▶ GOAL OF THE EXERCISE:
Please repeat the lines below, exactly and only, from the one that holds "inverter,3,1.04" through the one that holds "stage / utilization".

▶ Collected data entries:
----

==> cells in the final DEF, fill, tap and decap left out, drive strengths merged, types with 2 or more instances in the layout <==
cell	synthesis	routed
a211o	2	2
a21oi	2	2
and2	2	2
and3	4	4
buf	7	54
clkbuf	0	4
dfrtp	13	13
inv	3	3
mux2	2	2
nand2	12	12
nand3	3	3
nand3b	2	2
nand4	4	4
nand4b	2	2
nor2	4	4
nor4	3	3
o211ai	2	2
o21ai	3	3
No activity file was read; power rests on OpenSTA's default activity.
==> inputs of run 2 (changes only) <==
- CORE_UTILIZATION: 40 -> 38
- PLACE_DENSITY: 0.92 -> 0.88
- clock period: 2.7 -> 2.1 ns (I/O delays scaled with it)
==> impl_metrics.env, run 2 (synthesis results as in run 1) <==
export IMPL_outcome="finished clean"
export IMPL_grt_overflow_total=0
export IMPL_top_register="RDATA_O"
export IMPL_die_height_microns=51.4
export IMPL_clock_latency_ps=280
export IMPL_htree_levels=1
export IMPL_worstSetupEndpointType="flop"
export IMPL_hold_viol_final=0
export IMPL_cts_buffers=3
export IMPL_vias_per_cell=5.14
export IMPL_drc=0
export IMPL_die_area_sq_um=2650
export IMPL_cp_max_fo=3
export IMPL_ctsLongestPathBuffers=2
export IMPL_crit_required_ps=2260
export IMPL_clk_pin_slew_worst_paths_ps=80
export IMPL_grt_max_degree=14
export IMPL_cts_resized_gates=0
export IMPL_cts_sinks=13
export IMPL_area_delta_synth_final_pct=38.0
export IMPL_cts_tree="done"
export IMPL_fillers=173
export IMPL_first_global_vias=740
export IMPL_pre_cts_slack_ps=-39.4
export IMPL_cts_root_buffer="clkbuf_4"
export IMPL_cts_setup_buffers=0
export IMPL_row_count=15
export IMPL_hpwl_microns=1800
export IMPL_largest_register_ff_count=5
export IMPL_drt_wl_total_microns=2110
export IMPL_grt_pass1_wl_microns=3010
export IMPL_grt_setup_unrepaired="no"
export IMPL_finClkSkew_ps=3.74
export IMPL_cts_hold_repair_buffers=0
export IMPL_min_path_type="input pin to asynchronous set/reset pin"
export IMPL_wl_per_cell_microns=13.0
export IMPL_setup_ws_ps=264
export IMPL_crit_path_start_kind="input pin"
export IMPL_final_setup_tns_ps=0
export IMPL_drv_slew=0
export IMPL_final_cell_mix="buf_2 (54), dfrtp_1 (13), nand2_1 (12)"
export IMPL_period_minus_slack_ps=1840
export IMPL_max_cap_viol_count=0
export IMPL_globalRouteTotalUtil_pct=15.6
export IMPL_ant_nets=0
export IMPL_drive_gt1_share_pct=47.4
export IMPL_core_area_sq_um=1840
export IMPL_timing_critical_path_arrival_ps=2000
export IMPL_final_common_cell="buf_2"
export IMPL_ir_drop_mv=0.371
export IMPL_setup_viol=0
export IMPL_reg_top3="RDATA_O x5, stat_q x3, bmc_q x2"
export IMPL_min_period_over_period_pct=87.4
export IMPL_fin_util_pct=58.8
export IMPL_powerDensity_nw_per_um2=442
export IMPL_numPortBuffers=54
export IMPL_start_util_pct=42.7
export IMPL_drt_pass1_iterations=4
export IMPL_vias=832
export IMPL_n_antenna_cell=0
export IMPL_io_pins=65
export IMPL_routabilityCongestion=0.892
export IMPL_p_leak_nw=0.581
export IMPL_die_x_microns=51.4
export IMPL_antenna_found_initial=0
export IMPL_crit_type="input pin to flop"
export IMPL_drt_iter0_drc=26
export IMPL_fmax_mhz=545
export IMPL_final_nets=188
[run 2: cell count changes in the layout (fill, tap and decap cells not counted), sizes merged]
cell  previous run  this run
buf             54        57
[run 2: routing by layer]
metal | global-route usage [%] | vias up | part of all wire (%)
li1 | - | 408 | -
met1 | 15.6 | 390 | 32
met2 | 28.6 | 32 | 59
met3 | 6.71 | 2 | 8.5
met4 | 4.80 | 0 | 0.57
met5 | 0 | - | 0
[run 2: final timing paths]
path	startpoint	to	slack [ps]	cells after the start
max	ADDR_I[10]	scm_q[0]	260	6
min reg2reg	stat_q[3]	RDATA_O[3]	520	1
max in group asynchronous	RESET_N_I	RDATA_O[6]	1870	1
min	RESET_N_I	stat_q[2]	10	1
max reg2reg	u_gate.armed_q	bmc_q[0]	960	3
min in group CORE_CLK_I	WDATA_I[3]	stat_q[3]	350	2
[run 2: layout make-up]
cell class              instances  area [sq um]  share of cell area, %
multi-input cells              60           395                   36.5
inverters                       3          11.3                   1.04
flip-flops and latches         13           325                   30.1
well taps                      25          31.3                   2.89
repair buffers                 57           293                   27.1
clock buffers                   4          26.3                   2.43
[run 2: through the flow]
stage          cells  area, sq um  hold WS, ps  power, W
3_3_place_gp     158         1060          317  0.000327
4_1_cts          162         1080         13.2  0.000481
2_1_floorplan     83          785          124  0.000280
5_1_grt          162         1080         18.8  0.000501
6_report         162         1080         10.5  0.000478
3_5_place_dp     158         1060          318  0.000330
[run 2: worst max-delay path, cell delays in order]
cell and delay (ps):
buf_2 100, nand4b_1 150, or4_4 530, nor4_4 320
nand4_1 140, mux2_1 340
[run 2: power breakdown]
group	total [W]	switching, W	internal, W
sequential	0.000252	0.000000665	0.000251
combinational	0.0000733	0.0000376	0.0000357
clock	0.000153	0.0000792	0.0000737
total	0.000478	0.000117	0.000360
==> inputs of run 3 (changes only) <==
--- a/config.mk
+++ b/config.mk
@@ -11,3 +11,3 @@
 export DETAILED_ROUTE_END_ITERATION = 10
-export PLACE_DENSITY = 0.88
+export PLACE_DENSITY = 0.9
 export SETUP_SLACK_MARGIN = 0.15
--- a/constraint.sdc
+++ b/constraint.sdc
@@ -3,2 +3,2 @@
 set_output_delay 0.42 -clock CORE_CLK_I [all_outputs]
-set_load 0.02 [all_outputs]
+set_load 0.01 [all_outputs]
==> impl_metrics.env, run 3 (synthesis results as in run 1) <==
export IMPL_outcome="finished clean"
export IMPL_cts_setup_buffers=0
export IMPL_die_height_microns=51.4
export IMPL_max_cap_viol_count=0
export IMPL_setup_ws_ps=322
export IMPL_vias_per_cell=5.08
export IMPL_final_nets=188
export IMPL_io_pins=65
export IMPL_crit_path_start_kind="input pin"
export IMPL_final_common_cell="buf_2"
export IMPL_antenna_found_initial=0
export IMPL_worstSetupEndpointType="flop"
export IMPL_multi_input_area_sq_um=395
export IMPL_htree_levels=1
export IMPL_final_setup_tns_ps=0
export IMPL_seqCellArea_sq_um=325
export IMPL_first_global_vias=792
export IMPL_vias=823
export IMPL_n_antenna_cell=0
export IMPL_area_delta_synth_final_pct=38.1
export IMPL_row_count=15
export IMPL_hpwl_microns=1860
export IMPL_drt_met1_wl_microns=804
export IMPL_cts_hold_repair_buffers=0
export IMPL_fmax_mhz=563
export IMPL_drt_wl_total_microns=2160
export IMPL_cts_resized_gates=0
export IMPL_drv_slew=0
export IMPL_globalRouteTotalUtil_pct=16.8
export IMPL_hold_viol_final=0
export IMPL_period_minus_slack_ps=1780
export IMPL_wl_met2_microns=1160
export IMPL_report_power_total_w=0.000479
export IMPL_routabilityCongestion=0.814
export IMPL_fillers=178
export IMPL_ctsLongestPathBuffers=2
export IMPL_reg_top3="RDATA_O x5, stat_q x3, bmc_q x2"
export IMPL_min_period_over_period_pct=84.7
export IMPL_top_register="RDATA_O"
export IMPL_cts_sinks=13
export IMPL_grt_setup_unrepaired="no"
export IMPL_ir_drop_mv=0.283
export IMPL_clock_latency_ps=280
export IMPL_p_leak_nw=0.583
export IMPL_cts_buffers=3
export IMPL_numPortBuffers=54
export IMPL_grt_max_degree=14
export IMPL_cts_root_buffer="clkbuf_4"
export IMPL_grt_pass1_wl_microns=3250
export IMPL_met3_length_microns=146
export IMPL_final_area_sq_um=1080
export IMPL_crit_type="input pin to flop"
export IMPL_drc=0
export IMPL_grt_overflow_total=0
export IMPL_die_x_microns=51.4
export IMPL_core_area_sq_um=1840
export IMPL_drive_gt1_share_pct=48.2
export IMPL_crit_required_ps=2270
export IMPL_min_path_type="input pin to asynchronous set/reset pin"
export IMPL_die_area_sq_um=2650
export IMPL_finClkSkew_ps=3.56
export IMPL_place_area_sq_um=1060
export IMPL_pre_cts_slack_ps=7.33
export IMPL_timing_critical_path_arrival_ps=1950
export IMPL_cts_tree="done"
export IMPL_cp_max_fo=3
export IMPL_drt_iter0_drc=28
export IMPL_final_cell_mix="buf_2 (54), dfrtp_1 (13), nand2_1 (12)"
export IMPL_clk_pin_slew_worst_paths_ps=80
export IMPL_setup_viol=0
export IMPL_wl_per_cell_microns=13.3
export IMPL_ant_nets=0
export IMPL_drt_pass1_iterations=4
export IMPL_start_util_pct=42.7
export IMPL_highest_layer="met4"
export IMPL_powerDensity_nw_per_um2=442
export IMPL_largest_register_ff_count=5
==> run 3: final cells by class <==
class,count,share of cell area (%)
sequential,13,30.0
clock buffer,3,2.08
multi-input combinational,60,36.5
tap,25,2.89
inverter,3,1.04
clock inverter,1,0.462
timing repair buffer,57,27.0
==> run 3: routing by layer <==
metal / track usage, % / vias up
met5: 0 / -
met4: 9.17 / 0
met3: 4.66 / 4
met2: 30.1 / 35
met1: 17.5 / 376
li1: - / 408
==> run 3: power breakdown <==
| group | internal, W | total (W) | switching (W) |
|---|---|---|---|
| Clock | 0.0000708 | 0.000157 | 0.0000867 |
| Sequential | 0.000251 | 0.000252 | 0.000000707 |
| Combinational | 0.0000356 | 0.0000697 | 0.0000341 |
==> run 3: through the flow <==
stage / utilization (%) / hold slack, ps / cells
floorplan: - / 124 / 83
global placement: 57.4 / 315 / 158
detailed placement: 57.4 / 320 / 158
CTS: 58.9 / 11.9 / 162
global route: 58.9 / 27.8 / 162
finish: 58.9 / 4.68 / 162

----

▶ EXERCISE OUTPUT:
inverter,3,1.04
clock inverter,1,0.462
timing repair buffer,57,27.0
==> run 3: routing by layer <==
metal / track usage, % / vias up
met5: 0 / -
met4: 9.17 / 0
met3: 4.66 / 4
met2: 30.1 / 35
met1: 17.5 / 376
li1: - / 408
==> run 3: power breakdown <==
| group | internal, W | total (W) | switching (W) |
|---|---|---|---|
| Clock | 0.0000708 | 0.000157 | 0.0000867 |
| Sequential | 0.000251 | 0.000252 | 0.000000707 |
| Combinational | 0.0000356 | 0.0000697 | 0.0000341 |
==> run 3: through the flow <==
stage / utilization (%) / hold slack, ps / cells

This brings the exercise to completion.